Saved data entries

=== Section Start ===

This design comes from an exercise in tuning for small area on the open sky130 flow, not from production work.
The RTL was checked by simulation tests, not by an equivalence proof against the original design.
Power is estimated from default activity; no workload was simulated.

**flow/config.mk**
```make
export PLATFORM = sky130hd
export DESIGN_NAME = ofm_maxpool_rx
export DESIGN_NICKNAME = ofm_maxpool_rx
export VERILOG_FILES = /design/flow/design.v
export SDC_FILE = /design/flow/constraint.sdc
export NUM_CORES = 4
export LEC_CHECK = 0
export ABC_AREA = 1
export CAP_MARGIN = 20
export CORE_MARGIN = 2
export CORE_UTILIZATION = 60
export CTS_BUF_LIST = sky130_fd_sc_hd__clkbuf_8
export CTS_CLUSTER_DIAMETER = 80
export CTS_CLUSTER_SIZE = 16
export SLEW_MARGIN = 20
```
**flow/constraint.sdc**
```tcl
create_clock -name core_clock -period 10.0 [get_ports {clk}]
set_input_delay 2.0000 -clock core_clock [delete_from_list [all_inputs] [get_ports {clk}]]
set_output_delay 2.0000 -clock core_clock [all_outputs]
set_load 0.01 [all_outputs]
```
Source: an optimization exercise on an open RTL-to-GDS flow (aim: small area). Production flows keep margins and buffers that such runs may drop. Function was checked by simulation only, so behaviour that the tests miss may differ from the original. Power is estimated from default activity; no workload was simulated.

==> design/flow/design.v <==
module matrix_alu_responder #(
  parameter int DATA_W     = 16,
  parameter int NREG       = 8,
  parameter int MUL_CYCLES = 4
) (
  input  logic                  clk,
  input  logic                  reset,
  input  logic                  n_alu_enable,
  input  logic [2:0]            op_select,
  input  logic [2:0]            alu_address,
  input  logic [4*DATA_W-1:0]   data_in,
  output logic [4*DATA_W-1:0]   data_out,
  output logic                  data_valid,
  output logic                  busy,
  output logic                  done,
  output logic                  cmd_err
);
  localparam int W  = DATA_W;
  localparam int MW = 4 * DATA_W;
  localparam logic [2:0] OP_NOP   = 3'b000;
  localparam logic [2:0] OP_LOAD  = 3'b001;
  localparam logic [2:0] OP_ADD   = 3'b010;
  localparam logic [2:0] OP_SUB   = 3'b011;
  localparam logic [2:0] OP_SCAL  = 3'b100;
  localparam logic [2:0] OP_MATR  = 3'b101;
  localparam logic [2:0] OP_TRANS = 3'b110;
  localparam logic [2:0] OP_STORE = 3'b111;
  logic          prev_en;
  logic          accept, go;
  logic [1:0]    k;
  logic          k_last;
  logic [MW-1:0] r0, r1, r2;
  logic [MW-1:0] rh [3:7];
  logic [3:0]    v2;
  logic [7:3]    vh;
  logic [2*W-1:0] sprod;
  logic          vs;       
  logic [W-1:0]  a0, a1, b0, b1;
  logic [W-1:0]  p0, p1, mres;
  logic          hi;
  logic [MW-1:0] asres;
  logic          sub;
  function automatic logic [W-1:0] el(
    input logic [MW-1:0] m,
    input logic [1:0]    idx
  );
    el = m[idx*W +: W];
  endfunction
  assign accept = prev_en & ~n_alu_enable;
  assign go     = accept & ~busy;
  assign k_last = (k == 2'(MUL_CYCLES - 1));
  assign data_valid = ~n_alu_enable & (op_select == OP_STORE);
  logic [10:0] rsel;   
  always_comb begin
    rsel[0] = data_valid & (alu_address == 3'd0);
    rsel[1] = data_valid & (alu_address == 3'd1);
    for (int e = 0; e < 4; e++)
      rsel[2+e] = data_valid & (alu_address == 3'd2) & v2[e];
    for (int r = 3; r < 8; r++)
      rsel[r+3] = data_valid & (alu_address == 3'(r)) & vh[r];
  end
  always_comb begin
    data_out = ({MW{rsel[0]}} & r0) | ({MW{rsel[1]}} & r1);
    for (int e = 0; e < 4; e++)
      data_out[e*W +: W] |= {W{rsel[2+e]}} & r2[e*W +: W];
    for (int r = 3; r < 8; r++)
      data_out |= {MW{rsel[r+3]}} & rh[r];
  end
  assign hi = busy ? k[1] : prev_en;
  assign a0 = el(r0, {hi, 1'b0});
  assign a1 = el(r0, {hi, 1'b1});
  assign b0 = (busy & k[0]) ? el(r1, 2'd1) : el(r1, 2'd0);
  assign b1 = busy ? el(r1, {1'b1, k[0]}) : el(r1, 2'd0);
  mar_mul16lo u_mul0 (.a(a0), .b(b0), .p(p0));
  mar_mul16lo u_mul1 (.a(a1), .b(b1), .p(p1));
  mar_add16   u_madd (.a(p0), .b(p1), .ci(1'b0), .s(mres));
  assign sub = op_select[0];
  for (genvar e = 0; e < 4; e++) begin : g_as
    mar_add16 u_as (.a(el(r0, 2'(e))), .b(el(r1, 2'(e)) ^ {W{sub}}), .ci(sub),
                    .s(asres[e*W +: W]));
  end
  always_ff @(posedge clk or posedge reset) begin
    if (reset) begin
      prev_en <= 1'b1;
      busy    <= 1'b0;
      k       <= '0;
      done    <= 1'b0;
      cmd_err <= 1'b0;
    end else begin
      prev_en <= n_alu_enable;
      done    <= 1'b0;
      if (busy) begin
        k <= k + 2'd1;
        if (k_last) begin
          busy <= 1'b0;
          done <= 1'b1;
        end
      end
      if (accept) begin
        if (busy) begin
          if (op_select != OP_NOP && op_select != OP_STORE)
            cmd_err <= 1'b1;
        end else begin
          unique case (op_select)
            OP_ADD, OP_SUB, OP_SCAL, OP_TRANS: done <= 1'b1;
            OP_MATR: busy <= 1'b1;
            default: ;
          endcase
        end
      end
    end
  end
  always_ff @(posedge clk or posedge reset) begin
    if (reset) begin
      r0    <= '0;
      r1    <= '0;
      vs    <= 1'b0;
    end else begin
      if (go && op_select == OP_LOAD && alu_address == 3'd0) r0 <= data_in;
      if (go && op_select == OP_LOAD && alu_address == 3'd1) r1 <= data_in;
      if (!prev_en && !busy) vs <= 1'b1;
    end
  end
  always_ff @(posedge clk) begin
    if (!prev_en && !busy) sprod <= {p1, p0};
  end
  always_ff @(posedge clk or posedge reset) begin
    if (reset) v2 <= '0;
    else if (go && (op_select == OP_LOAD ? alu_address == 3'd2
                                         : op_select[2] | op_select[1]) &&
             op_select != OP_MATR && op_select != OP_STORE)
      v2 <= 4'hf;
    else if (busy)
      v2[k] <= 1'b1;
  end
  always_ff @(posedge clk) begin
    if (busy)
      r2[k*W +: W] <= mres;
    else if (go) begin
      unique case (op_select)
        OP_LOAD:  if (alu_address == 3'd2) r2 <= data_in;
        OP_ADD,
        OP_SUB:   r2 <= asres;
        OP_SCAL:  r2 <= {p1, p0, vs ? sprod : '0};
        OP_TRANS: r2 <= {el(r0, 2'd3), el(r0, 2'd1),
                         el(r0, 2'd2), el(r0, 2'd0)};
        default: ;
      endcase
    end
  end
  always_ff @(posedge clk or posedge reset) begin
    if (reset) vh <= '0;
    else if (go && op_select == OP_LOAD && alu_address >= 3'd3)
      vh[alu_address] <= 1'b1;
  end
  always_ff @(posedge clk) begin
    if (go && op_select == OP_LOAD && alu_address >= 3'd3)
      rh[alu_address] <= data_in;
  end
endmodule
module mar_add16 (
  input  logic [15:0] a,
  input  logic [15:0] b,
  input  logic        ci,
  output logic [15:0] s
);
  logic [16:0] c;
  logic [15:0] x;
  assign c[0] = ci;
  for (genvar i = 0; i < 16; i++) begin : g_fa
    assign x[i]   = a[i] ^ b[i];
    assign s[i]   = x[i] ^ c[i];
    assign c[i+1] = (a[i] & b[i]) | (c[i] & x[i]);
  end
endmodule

=== Section End ===

Please find the lines in the data that contain the word "localparam" and copy them.

Expected answer:
  localparam int W  = DATA_W;
  localparam int MW = 4 * DATA_W;
  localparam logic [2:0] OP_NOP   = 3'b000;
  localparam logic [2:0] OP_LOAD  = 3'b001;
  localparam logic [2:0] OP_ADD   = 3'b010;
  localparam logic [2:0] OP_SUB   = 3'b011;
  localparam logic [2:0] OP_SCAL  = 3'b100;
  localparam logic [2:0] OP_MATR  = 3'b101;
  localparam logic [2:0] OP_TRANS = 3'b110;
  localparam logic [2:0] OP_STORE = 3'b111;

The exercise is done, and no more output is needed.